Microsoft said on the day of the post that a new AI-driven security system helped researchers uncover 16 previously unknown vulnerabilities across the Windows networking and authentication stack, including four Critical remote code execution flaws.
The company said the weaknesses were found in components including the Windows kernel TCP/IP stack and the IKEv2 service, underscoring how deeply the defects reached into the software that underpins network traffic and secure connections. The findings came from a system Microsoft calls the Security multi-model agentic scanning harness, or MDASH, a platform built by its Autonomous Code Security team and already being used by Microsoft security engineering teams.
Microsoft said MDASH orchestrates more than 100 specialized AI agents across an ensemble of frontier and distilled models, a design meant to move vulnerability research beyond single-model tooling. The system sits inside a structured pipeline for discovery and remediation, and Microsoft said it is being tested by a small set of customers in a limited private preview. The company framed the work as a shift from AI that assists researchers to AI that can carry much of the burden of finding and validating bugs at enterprise scale.
The numbers were central to Microsoft’s pitch. On a private test driver with 21 planted vulnerabilities, the company said MDASH found all 21 and produced zero false positives. It also said the system reached 96% recall against five years of confirmed Microsoft Security Response Center cases in clfs.sys, and 100% recall in tcpip.sys. On the public CyberGym benchmark, which includes 1,507 real-world vulnerabilities, Microsoft said the system scored 88.45%, the top mark on the leaderboard and about five points ahead of the next entry.

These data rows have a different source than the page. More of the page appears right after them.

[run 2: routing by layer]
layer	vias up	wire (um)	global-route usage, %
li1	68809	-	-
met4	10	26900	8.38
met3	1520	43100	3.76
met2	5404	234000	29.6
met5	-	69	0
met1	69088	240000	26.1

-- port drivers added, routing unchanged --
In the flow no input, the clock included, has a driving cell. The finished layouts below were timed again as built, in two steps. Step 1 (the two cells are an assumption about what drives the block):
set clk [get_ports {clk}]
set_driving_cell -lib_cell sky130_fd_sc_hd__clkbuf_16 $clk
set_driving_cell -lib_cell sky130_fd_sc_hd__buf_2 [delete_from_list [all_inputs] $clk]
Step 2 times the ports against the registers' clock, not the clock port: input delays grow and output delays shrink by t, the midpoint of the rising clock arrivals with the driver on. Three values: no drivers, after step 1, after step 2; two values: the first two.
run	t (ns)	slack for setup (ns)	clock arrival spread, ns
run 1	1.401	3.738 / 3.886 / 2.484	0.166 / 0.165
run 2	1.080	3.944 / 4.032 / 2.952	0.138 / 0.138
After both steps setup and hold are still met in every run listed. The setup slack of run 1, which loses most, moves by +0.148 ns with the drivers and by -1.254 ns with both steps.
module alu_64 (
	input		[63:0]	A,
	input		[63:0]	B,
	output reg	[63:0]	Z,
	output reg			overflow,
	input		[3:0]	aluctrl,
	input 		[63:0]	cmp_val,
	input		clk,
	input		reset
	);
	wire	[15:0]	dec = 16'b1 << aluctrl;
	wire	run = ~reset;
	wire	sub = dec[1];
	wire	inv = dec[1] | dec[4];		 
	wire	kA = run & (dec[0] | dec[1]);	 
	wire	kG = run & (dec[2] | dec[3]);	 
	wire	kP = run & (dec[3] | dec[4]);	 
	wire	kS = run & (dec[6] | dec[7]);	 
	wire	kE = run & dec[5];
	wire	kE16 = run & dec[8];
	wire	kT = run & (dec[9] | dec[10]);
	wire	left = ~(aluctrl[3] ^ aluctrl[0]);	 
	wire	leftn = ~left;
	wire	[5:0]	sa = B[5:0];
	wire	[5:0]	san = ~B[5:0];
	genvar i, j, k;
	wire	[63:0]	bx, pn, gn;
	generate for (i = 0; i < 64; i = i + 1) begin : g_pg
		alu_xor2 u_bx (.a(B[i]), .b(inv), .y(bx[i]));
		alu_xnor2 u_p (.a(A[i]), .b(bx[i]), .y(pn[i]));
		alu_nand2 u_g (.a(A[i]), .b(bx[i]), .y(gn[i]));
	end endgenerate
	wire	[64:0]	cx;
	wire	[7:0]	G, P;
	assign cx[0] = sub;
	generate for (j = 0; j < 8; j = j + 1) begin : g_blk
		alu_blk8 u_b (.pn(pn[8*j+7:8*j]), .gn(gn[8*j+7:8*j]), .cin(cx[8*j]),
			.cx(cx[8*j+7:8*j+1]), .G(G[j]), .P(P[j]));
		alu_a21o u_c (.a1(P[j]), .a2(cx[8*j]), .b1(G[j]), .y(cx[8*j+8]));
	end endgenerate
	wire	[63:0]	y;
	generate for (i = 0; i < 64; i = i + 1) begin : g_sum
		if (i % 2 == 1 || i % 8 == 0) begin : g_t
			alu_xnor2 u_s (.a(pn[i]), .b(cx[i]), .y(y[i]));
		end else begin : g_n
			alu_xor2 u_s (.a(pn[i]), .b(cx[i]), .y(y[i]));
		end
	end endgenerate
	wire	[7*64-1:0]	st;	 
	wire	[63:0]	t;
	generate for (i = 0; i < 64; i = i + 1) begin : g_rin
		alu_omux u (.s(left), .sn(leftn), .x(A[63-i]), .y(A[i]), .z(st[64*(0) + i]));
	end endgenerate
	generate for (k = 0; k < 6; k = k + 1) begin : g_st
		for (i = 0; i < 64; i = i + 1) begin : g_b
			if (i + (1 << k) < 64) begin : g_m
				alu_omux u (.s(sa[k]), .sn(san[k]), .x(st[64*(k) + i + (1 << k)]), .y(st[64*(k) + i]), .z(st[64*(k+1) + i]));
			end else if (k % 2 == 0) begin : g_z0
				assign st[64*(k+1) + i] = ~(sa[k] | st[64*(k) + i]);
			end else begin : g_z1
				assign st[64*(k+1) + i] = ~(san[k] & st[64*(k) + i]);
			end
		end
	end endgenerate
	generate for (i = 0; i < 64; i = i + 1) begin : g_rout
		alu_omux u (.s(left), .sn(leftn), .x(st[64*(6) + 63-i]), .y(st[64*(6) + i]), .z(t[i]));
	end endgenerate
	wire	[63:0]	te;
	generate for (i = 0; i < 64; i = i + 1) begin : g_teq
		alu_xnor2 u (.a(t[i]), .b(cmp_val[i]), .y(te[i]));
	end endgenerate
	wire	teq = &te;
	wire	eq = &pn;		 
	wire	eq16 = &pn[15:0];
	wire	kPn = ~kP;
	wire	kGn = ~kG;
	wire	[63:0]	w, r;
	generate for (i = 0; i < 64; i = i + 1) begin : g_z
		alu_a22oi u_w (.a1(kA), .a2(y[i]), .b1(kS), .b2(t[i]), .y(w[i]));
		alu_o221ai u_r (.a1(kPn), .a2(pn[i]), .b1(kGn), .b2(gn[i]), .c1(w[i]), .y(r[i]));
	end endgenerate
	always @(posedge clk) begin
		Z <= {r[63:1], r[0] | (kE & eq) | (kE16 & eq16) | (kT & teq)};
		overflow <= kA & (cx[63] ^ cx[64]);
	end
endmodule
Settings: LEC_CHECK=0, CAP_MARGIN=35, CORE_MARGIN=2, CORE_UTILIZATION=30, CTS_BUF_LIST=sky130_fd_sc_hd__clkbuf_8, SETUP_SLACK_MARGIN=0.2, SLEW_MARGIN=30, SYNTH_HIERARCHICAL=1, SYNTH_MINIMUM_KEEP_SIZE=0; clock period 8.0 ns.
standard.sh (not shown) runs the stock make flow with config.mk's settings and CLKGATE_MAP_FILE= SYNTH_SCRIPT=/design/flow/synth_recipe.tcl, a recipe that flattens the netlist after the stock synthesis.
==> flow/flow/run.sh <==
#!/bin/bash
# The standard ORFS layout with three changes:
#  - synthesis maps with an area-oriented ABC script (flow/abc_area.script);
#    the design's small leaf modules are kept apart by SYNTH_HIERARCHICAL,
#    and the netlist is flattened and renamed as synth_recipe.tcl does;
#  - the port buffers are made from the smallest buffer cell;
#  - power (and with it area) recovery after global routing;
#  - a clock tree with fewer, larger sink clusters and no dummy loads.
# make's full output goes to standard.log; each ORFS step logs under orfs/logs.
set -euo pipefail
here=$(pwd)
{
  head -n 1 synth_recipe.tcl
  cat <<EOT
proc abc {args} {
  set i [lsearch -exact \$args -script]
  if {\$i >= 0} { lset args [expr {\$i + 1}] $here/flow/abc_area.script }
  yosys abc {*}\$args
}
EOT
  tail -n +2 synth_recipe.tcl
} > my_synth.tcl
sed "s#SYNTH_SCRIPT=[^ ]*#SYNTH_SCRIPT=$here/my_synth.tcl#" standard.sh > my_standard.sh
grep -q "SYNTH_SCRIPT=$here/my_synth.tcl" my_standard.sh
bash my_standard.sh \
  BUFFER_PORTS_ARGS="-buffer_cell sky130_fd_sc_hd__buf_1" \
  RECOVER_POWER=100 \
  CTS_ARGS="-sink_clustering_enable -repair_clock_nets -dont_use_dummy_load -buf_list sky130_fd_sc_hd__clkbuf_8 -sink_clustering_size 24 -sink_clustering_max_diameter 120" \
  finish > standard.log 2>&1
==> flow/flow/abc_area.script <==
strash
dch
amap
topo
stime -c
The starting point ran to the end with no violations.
Source: an optimization exercise on an open RTL-to-GDS flow (aim: a short achievable clock period and few clock cycles). Production flows keep margins and buffers that such runs may drop. Only simulation tests tie the RTL to the original design; equivalence was not proved. Power figures rest on the tool's default switching activity, not on a simulated workload.

## flow/run.sh

```bash
#!/bin/bash
# synth_recipe.tcl (not shown) runs the flow's synth.tcl, then flattens the netlist and writes it again
# the make line also repeats each setting of config.mk as NAME=value (left out here)
make -C /OpenROAD-flow-scripts/flow DESIGN_CONFIG=/design/flow/config.mk WORK_HOME=/design/flow/orfs CLKGATE_MAP_FILE= SYNTH_SCRIPT=/design/flow/synth_recipe.tcl finish
```

## flow/config.mk

```make
export PLATFORM = sky130hd
export DESIGN_NAME = CPU_RV32I
export DESIGN_NICKNAME = CPU_RV32I
export VERILOG_FILES = /design/flow/design.v
export SDC_FILE = /design/flow/constraint.sdc
export NUM_CORES = 4
export LEC_CHECK = 0
export CAP_MARGIN = 20
export CORE_MARGIN = 2
export CORE_UTILIZATION = 30
export PLACE_DENSITY = 0.5
export SETUP_SLACK_MARGIN = 4.5
export SLEW_MARGIN = 20
```

## flow/constraint.sdc

```tcl
create_clock -name core_clock -period 8.0 [get_ports {clk}]
set_input_delay 1.6000 -clock core_clock [delete_from_list [all_inputs] [get_ports {clk}]]
set_output_delay 1.6000 -clock core_clock [all_outputs]
set_load 0.01 [all_outputs]
```

## flow/design.v

```verilog
`timescale 1ns / 1ps
module CPU_RV32I (
    input  logic        clk,
    input  logic        reset,
    input  logic [31:0] instrCode,
    output logic [31:0] instrMemAddr,
    output logic        busWe,
    output logic [31:0] busAddr,
    output logic [31:0] busWData,
    input  logic [31:0] busRData,
    output logic        transfer,
    input  logic        ready
);
    localparam int QN = 4;            
    localparam int QW = 2;
    logic [31:0] pc;                  
    logic        btb_v;
    logic [31:2] btb_pc;
    logic [31:0] btb_tgt;
    logic        v_d;
    logic [31:0] ir, pc_d, pc4_d, immx_d, immbj_d;
    logic [31:1] s1_d, s2_d;          
    logic        pf_d, dpred_d, fjal_d;
    logic [31:12] phi_p1_d, phi_m1_d;  
    logic        r_d, i_d, l_d, s_d, b_d, lui_d, aui_d, jal_d, jalr_d;
    logic        v_e;
    logic [31:0] a_e, bx_e, sd_e, alt_e;
    logic [ 4:0] rd_e;
    logic        wr_e, ld_e, st_e, jalr_e, sub_e, arith_e;
    logic        c_eq, c_ne, c_lt, c_ge, c_ltu, c_geu;
    logic        r_sum, r_slt, r_sltu, r_xor, r_or, r_and, r_sll, r_sr, r_link;
    logic        v_w;
    logic [ 4:0] rd_w;
    logic [31:0] res_w;
    logic [QN-1:0]       qv, qwe, qrdv;
    logic [QN-1:0][4:0]  qrd;
    logic [QN-1:0][31:0] qaddr, qwdata;
    logic [QW-1:0]       qh, qt;
    logic [QW:0]         qc;
    logic                b_rdv;
    logic [ 4:0]         b_rd;
    logic        ldv;
    logic [ 4:0] ld_rd;
    logic [31:0] ldr;
    assign instrMemAddr = pc;
    logic [31:0] rfv[1:31];
    genvar gi;
    generate
        for (gi = 1; gi < 32; gi++) begin : g_rf
            logic [31:0] r;
            always_ff @(posedge clk) begin
                if (v_w && rd_w == gi) r <= res_w;
                else if (ldv && ld_rd == gi) r <= ldr;
            end
            assign rfv[gi] = r;
        end
    endgenerate
    wire [6:0] f_opc = instrCode[6:0];
    wire f_r = (f_opc == 7'b0110011);
    wire f_i = (f_opc == 7'b0010011);
    wire f_l = (f_opc == 7'b0000011);
    wire f_s = (f_opc == 7'b0100011);
    wire f_b = (f_opc == 7'b1100011);
    wire f_lui = (f_opc == 7'b0110111);
    wire f_aui = (f_opc == 7'b0010111);
    wire f_jal = (f_opc == 7'b1101111);
    wire f_jalr = (f_opc == 7'b1100111);
    wire [31:0] f_immI = {{20{instrCode[31]}}, instrCode[31:20]};
    wire [31:0] f_immS = {{20{instrCode[31]}}, instrCode[31:25], instrCode[11:7]};
    wire [31:0] f_immB = {{20{instrCode[31]}}, instrCode[7], instrCode[30:25], instrCode[11:8], 1'b0};
    wire [31:0] f_immU = {instrCode[31:12], 12'b0};
    wire [31:0] f_immJ = {{12{instrCode[31]}}, instrCode[19:12], instrCode[20], instrCode[30:21], 1'b0};
    logic [31:1] f_s1, f_s2;
    always_comb begin
        for (int i = 1; i < 32; i++) begin
            f_s1[i] = (instrCode[19:15] == i[4:0]);
            f_s2[i] = (instrCode[24:20] == i[4:0]);
        end
    end
    wire [31:0] pc4 = pc + 32'd4;
    wire f_jal_near = f_jal & (instrCode[31] ? &instrCode[19:12] : ~|instrCode[19:12]);
    wire [4:0] rd = ir[11:7];
    wire [2:0] f3 = ir[14:12];
    wire [4:0] rs1 = ir[19:15];
    wire [4:0] rs2 = ir[24:20];
    wire use1 = (r_d | i_d | l_d | s_d | b_d | jalr_d) & (rs1 != 5'd0);
    wire use2 = (r_d | s_d | b_d) & (rs2 != 5'd0);
    wire wrd = (r_d | i_d | l_d | lui_d | aui_d | jal_d | jalr_d) & (rd != 5'd0);
    wire mem_d = l_d | s_d;
    wire [12:0] tlo = {1'b0, pc_d[11:0]} + {1'b0, immbj_d[11:0]};
    wire [31:12] thi = immbj_d[31] ? (tlo[12] ? pc_d[31:12] : phi_m1_d) : (tlo[12] ? phi_p1_d : pc_d[31:12]);
    wire [31:0] tgt_d = {thi, tlo[11:0]};
    wire pe_v = v_e & ld_e & wr_e;
    wire pb_v = transfer & b_rdv;
    function automatic logic pend(input logic [4:0] x);
        pend = (pe_v && rd_e == x) || (pb_v && b_rd == x);
        for (int i = 0; i < QN; i++) if (qv[i] && qrdv[i] && qrd[i] == x) pend = 1'b1;
    endfunction
    wire qroom = ({1'b0, qc} + {{QW{1'b0}}, v_e & (ld_e | st_e)}) < QN;
    wire hold_d = v_d & ((use1 & pend(rs1)) | (use2 & pend(rs2)) | (wrd & pend(rd)) | (mem_d & ~qroom));
    wire [32:0] sum33 = {1'b0, a_e} + {1'b0, bx_e} + {32'b0, sub_e};
    wire [31:0] sum = sum33[31:0];
    wire ltu = ~sum33[32];
    wire lt = (a_e[31] == bx_e[31]) ? a_e[31] : sum[31];
    wire eq = &(a_e ^ bx_e);
    wire [31:0] sll = a_e << bx_e[4:0];
    wire [31:0] srx = 32'($signed({arith_e & a_e[31], a_e}) >>> bx_e[4:0]);
    wire [31:0] res_other = ({32{r_xor}} & (a_e ^ bx_e)) | ({32{r_or}} & (a_e | bx_e)) |
                            ({32{r_and}} & (a_e & bx_e)) | ({32{r_sll}} & sll) | ({32{r_sr}} & srx) |
                            ({32{r_link}} & alt_e) | {31'b0, (r_slt & lt) | (r_sltu & ltu)};
    wire [31:0] alu_res = r_sum ? sum : res_other;
    wire redir_br = (c_eq & eq) | (c_ne & ~eq) | (c_lt & lt) | (c_ge & ~lt) | (c_ltu & ltu) | (c_geu & ~ltu);
    wire redir_jr = v_e & jalr_e;        
    wire redir_e = redir_br | redir_jr;
    wire mem_e = v_e & (ld_e | st_e);
    wire ebyp = v_e & wr_e & ~ld_e;
    wire wb1 = v_w & (rd_w == rs1);
    wire wb2 = v_w & (rd_w == rs2);
    wire lb1 = ldv & (ld_rd == rs1);
    wire lb2 = ldv & (ld_rd == rs2);
    logic [31:0] rf1, rf2;
    always_comb begin
        rf1 = 32'b0;
        rf2 = 32'b0;
        for (int i = 1; i < 32; i++) begin
            rf1 = rf1 | ({32{s1_d[i]}} & rfv[i]);
            rf2 = rf2 | ({32{s2_d[i]}} & rfv[i]);
        end
    end
    wire [31:0] r1_early = wb1 ? res_w : lb1 ? ldr : rf1;
    wire [31:0] r2_early = wb2 ? res_w : lb2 ? ldr : rf2;
    wire byp1 = ebyp & (rd_e == rs1);
    wire byp2 = ebyp & (rd_e == rs2);
    wire sub_d = b_d | (r_d & ir[30] & f3 == 3'b000) | ((r_d | i_d) & (f3 == 3'b010 || f3 == 3'b011));
    wire b_rs2 = r_d | b_d;
    wire [31:0] a_early = lui_d ? 32'b0 : (aui_d | fjal_d) ? pc_d : r1_early;
    wire [31:0] b_early = b_rs2 ? r2_early : fjal_d ? immbj_d : immx_d;
    wire selA_e = byp1 & ~lui_d & ~aui_d & ~fjal_d;
    wire selB_e = byp2 & b_rs2;
    wire [31:0] a_next = selA_e ? alu_res : a_early;
    wire [31:0] bx_next = (selB_e ? alu_res : b_early) ^ {32{sub_d}};
    wire [31:0] sd_next = byp2 ? alu_res : r2_early;
    wire d_go = v_d & ~hold_d;                   
    wire f_take = ~v_d | d_go;                   
    wire dredir = d_go & (dpred_d ^ pf_d);
    wire [31:0] dredir_pc = pf_d ? pc4_d : tgt_d;
    wire btb_hit = btb_v & (btb_pc == pc[31:2]);
    always_ff @(posedge clk, posedge reset) begin
        if (reset) begin
            pc  <= 32'b0;
            v_d <= 1'b0;
        end else if (redir_e) begin
            pc  <= redir_jr ? sum : alt_e;
            v_d <= 1'b0;
        end else if (f_take) begin
            if (dredir) begin
                pc  <= dredir_pc;
                v_d <= 1'b0;
            end else begin
                pc  <= btb_hit ? btb_tgt : pc4;
                v_d <= 1'b1;
            end
        end
    end
    always_ff @(posedge clk, posedge reset) begin
        if (reset) btb_v <= 1'b0;
        else if (v_d && dpred_d && !pf_d) btb_v <= 1'b1;
    end
    always_ff @(posedge clk) begin
        if (f_take) begin
            ir      <= instrCode;
            pc_d    <= pc;
            pc4_d   <= pc4;
            pf_d    <= btb_hit;
            s1_d    <= f_s1;
            s2_d    <= f_s2;
            immx_d  <= f_s ? f_immS : (f_lui | f_aui) ? f_immU : f_immI;
            immbj_d <= f_jal ? f_immJ : f_immB;
            dpred_d <= f_jal_near | (f_b & instrCode[31]);
            fjal_d  <= f_jal & ~f_jal_near;
            phi_p1_d <= pc[31:12] + 20'd1;
            phi_m1_d <= pc[31:12] - 20'd1;
            r_d     <= f_r;
            i_d     <= f_i;
            l_d     <= f_l;
            s_d     <= f_s;
            b_d     <= f_b;
            lui_d   <= f_lui;
            aui_d   <= f_aui;
            jal_d   <= f_jal;
            jalr_d  <= f_jalr;
        end
        if (v_d && dpred_d && !pf_d) begin
            btb_pc  <= pc_d[31:2];
            btb_tgt <= tgt_d;
        end
    end
    wire e_in = d_go & ~redir_e;
    always_ff @(posedge clk, posedge reset) begin
        if (reset) v_e <= 1'b0;
        else v_e <= e_in;
    end
    always_ff @(posedge clk) begin
        a_e     <= a_next;
        bx_e    <= bx_next;
        sd_e    <= sd_next;
        alt_e   <= (b_d & ~ir[31]) ? tgt_d : pc4_d;
        rd_e    <= rd;
        wr_e    <= wrd;
        ld_e    <= l_d;
        st_e    <= s_d;
        jalr_e  <= jalr_d | fjal_d;
        c_eq    <= e_in & b_d & ((f3 == 3'b000 && !ir[31]) || (f3 == 3'b001 && ir[31]));
        c_ne    <= e_in & b_d & ((f3 == 3'b001 && !ir[31]) || (f3 == 3'b000 && ir[31]));
        c_lt    <= e_in & b_d & ((f3 == 3'b100 && !ir[31]) || (f3 == 3'b101 && ir[31]));
        c_ge    <= e_in & b_d & ((f3 == 3'b101 && !ir[31]) || (f3 == 3'b100 && ir[31]));
        c_ltu   <= e_in & b_d & ((f3 == 3'b110 && !ir[31]) || (f3 == 3'b111 && ir[31]));
        c_geu   <= e_in & b_d & ((f3 == 3'b111 && !ir[31]) || (f3 == 3'b110 && ir[31]));
        sub_e   <= sub_d;
        arith_e <= ir[30];
        r_sum   <= ((r_d | i_d) & f3 == 3'b000) | lui_d | aui_d | l_d | s_d;
        r_slt   <= (r_d | i_d) & f3 == 3'b010;
        r_sltu  <= (r_d | i_d) & f3 == 3'b011;
        r_xor   <= (r_d | i_d) & f3 == 3'b100;
        r_or    <= (r_d | i_d) & f3 == 3'b110;
        r_and   <= (r_d | i_d) & f3 == 3'b111;
        r_sll   <= (r_d | i_d) & f3 == 3'b001;
        r_sr    <= (r_d | i_d) & f3 == 3'b101;
        r_link  <= jal_d | jalr_d;
    end
    always_ff @(posedge clk, posedge reset) begin
        if (reset) v_w <= 1'b0;
        else v_w <= v_e & wr_e & ~ld_e;
    end
    always_ff @(posedge clk) begin
        rd_w  <= rd_e;
        res_w <= alu_res;
    end
    wire q_empty = (qc == '0);
    wire bfree = ~transfer | ready;
    wire pop = bfree & ~q_empty;
    wire push = mem_e & ~(bfree & q_empty);
    always_ff @(posedge clk, posedge reset) begin
        if (reset) begin
            transfer <= 1'b0;
            ldv      <= 1'b0;
            qv       <= '0;
            qh       <= '0;
            qt       <= '0;
            qc       <= '0;
        end else begin
            ldv <= transfer & ready & b_rdv;
            if (bfree) transfer <= ~q_empty | mem_e;
            if (pop) begin
                qv[qh] <= 1'b0;
                qh     <= qh + 1'b1;
            end
            if (push) begin
                qv[qt] <= 1'b1;
                qt     <= qt + 1'b1;
            end
            qc <= qc + {{QW{1'b0}}, push} - {{QW{1'b0}}, pop};
        end
    end
    always_ff @(posedge clk) begin
        ldr   <= busRData;
        ld_rd <= b_rd;
        for (int i = 0; i < QN; i++) begin
            if (qt == i[QW-1:0] && !qv[i]) begin
                qwe[i]    <= st_e;
                qaddr[i]  <= sum;
                qwdata[i] <= sd_e;
                qrd[i]    <= rd_e;
                qrdv[i]   <= ld_e & wr_e;
            end
        end
        if (bfree) begin
            if (!q_empty) begin
                busWe    <= qwe[qh];
                busAddr  <= qaddr[qh];
                busWData <= qwdata[qh];
                b_rd     <= qrd[qh];
                b_rdv    <= qrdv[qh];
            end else begin
                busWe    <= st_e;
                busAddr  <= sum;
                busWData <= sd_e;
                b_rd     <= rd_e;
                b_rdv    <= ld_e & wr_e;
            end
        end
    end
endmodule
```

==> Implementation_results.wiki, run 1 <==
{| class="wikitable"
! Metric !! Value
|-
| Worst min-delay path class || flip-flop to flip-flop
|-
| Power after layout || 40.0 mW
|-
| CTS tree || done
|-
| Portion of total power attributed to sequential cells || 0.394
|-
| Share of the clock period used by the worst path || 0.482
|-
| Portion of total power attributed to combinational logic || 0.341
|-
| Insertion delay to the later sink of the worst-skew pair || about 960 ps
|-
| Ys async rst share || 0.0254
|-
| Port-buffer cells || ~160
|-
| Residual DRC || 0
|-
| Post-DR wirelength/cell || between 40 and 50 µm
|-
| Clock transition at path regs || about 60 ps
|-
| Status || no timing/DRC/antenna violations
|-
| Number of cells produced by synthesis || just under 8,000
|-
| Initial Utilization || 0.301
|-
| Final count of pins violating max slew || 0
|-
| Clk Tree Root Cell || sky130_fd_sc_hd__clkbuf_16
|-
| HPWL after DPL || 310,000 µm
|-
| RSZ-0062 raised after global routing || yes
|-
| Slew at the pin with the worst max-slew slack || around 1400 ps
|-
| Via count of the first global-routing pass || just under 80,000
|-
| Share of layout cells above drive strength 1 || 0.296
|-
| Launch instance of the worst min-delay path || l_d$_DFFE_PP_
|-
| Number of enable flip-flop cells after synthesis || ~1,700
|-
| DRT Wirelength || between 500,000 and 600,000 µm
|-
| Number of buffers added by the clock tree synthesis step || 220
|-
| CP max FO || 15
|-
| Synth Warn # || 2
|-
| Min Tclk post-route || between 3000 and 4000 ps
|-
| Maximum resistive drop on vdd || approximately 0.00021 V
|-
| Switching share of total power || 0.384
|-
| Final setup TNS || 0 ps
|-
| Gp weighted congestion || roughly 0.97
|-
| Type of element launching the critical path || flip-flop
|-
| Die Outline Area || between 0.3 and 0.4 mm²
|-
| Post-synth top flop || sky130_fd_sc_hd__edfxtp_1
|-
| Startpoint of the worst setup timing path || s1_d[16]$_DFFE_PP_
|-
| Number of antenna violations at the first check in global routing || 38
|-
| Fin. Hold Viols || 0
|-
| Total global routing track utilization || 0.303
|-
| Placeable Area || ~0.33 mm²
|-
| Layout-stage area growth over the synthesis result || 17.6%
|-
| Setup clock skew after layout || 113 ps
|-
| Number of maximum-capacitance violations || 0
|-
| Number of distinct library cell variants in the gate-level netlist after synthesis || about 110
|-
| NetSw || 15.4 mW
|-
| Fmax || roughly 260 MHz
|-
| Sink Count || about 1,900
|-
| Crit path arrival time || 4750 ps
|-
| Total power per unit cell area || 340 mW/mm²
|-
| Die width || roughly 580 µm
|-
| Sequential area share after synthesis || 0.554
|-
| Standby leakage power || around 41 nW
|-
| Max-slew headroom || 0.0998
|-
| Kind of critical path || flip-flop to flip-flop
|-
| Final ANT Viol Nets || 0
|-
| Pre-antenna DRT Iters || 14
|-
| CTS HTree Levels || 4
|-
| 1st-iter DRT viols || ~16,000
|-
| Total nets after synthesis || 7,991
|-
| Sum of overflow across all layers after global routing || 0
|-
| Final net count || 8,102
|-
| Req. time, crit path || between 8000 and 9000 ps
|-
| Kind of end point of the critical path || flip-flop
|-
| Num ports || between 150 and 200
|-
| Mean instance size in the synthesized netlist || approximately 13 µm²
|-
| Worst reg2reg path startpoint || s1_d[16]$_DFFE_PP_
|-
| Filler cell count || ~32,000
|-
| Die Height || between 500 and 600 µm
|-
| Fraction of power consumed by the clock network || 0.265
|-
| Count of state elements after synthesis || 1,930
|-
| Maximum number of pins on one net before global-route repair || between 70 and 80
|-
| Final setup violating endpoints || 0
|-
| Per-cell via count in the routed design || ~6.6
|-
| Area of the mapped netlist || ~0.10 mm²
|-
| Number of vias after detailed routing || approximately 83,000
|-
| Largest buffer count on any clock path || 4
|-
| First-pass GRT wire length || about 700,000 µm
|-
| Cell row count || around 210
|-
| P_int || roughly 25 mW
|}
## area by class of cell
type / count / area, µm² / share of cell area
diodes: 20 / 50.0 / 0.000425
clock buffers: 286 / 6180 / 0.0525
clock inverters: 115 / 1200 / 0.0102
inverters: 188 / 738 / 0.00627
multi-input cells: 4951 / 42700 / 0.363
flip-flops and latches: 1930 / 55600 / 0.472
well taps: 4387 / 5490 / 0.0466
repair buffers: 647 / 5780 / 0.0491
repair inverters: 1 / 8.76 / 0.0000744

The broader significance is that Microsoft is presenting MDASH as more than a lab experiment. The post said the work came from collaboration between Autonomous Code Security and Microsoft Windows Attack Research and Protection, with several members of the ACS team having arrived from Team Atlanta, the group that won the $29.5 million DARPA AI Cyber Challenge by building an autonomous cyber-reasoning system that found and patched real bugs in complex open-source projects. That background gives Microsoft’s latest claim extra weight: the company is not just testing AI against toy problems, but against the kind of defects that can turn into real-world Windows exploits.
The tension is that Microsoft is still describing a limited rollout while also presenting the tool as production-ready enough for its own engineering teams. MDASH is already in use inside the company and in private preview with a small group of customers, but the post does not say when it will be broadly available or how much of the workflow will still require human review. For now, Microsoft is betting that the same agentic approach that helped produce 16 new findings in Windows can scale into a standard part of security work — and that the next round of bugs will be caught before attackers get there first.